#### [PROBLEM DESCRIPTION]
Each line below that contains "after" should be counted; give the total alone.

#### [Stored items]

☆ ☆ ☆ ☆

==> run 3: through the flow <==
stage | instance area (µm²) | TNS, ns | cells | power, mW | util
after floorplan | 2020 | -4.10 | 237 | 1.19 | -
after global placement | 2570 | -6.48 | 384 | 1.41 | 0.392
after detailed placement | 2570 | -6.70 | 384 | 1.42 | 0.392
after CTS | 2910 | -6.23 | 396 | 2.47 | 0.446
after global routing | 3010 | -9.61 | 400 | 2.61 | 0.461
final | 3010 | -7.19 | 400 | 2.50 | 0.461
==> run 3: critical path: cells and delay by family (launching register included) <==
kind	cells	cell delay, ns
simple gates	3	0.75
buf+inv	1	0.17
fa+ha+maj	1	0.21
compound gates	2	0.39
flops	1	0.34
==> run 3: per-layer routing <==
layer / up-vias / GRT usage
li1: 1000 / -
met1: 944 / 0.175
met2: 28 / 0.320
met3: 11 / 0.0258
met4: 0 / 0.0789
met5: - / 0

☆ ☆ ☆ ☆

#### [RESULT OF THE TASK]
5